Stored data entries:
========================================
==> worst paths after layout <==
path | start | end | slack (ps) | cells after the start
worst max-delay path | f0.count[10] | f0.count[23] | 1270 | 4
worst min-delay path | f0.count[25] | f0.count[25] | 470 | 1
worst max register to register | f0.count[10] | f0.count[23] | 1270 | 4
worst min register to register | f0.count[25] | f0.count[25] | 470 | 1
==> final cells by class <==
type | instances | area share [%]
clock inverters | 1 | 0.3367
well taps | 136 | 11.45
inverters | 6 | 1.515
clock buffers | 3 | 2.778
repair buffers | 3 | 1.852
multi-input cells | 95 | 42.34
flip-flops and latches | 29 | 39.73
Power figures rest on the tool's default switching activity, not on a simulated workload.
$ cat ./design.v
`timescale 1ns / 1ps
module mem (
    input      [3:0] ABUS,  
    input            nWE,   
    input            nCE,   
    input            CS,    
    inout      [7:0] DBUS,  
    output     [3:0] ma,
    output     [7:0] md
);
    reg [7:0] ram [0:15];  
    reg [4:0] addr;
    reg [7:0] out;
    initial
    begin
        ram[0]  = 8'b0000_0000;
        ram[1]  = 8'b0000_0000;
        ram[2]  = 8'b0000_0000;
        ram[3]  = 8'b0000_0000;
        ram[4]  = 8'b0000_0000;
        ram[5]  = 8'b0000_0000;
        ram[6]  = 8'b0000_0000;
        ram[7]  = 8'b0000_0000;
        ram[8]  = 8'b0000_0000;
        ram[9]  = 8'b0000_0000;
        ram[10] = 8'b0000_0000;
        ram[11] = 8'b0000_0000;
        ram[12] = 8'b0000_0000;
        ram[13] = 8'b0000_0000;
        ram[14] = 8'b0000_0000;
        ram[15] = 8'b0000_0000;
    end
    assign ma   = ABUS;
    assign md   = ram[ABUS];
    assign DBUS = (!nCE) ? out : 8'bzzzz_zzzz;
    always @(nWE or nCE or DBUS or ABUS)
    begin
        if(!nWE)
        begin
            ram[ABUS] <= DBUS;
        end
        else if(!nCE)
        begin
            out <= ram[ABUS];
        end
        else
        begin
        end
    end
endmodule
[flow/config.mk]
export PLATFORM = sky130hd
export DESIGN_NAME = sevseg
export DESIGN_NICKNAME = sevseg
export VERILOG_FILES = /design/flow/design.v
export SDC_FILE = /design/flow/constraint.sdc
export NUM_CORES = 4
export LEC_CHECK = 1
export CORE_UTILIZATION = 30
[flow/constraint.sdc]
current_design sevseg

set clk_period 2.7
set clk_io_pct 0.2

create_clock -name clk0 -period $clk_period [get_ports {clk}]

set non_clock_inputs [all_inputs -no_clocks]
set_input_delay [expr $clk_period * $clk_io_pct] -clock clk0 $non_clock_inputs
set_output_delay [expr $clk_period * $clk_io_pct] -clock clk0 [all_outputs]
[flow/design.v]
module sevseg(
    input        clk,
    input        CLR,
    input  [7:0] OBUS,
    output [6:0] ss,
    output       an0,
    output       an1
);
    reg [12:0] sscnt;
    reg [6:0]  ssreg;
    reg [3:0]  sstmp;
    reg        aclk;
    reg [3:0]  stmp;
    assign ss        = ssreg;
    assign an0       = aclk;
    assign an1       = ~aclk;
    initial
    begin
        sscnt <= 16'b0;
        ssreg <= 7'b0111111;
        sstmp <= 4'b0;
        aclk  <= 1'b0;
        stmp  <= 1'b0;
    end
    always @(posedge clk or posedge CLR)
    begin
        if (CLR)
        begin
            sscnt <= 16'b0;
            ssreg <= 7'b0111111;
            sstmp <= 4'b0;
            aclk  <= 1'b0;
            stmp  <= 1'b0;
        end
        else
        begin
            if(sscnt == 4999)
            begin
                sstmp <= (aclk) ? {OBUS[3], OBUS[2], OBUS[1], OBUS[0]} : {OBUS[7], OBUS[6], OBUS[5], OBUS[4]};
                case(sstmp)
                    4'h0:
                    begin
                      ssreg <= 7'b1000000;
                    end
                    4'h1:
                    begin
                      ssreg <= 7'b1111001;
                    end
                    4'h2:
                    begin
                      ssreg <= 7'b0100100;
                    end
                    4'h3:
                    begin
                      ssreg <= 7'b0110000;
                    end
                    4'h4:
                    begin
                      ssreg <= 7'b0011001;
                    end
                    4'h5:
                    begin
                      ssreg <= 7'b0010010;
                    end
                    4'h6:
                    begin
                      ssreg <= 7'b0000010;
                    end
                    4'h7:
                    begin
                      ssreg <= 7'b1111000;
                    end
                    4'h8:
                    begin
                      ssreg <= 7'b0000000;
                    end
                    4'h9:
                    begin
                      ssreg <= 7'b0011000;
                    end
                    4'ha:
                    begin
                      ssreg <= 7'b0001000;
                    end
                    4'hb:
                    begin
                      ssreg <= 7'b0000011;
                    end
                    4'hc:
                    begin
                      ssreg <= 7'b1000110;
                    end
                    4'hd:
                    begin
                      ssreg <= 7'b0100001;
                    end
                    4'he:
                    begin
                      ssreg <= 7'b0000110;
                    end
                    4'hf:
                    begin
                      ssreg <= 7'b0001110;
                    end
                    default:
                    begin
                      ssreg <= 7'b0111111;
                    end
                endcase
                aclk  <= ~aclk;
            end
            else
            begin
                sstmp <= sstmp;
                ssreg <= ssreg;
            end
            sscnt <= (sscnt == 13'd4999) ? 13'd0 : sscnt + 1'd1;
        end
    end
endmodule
========================================
- Work instruction: When you reach the line holding "inverters | 6 | 1.515" in the records above, begin reproducing exactly, stop after the line holding "flip-flops and latches | 29 | 39.73", and output nothing else.

- Result:
inverters | 6 | 1.515
clock buffers | 3 | 2.778
repair buffers | 3 | 1.852
multi-input cells | 95 | 42.34
flip-flops and latches | 29 | 39.73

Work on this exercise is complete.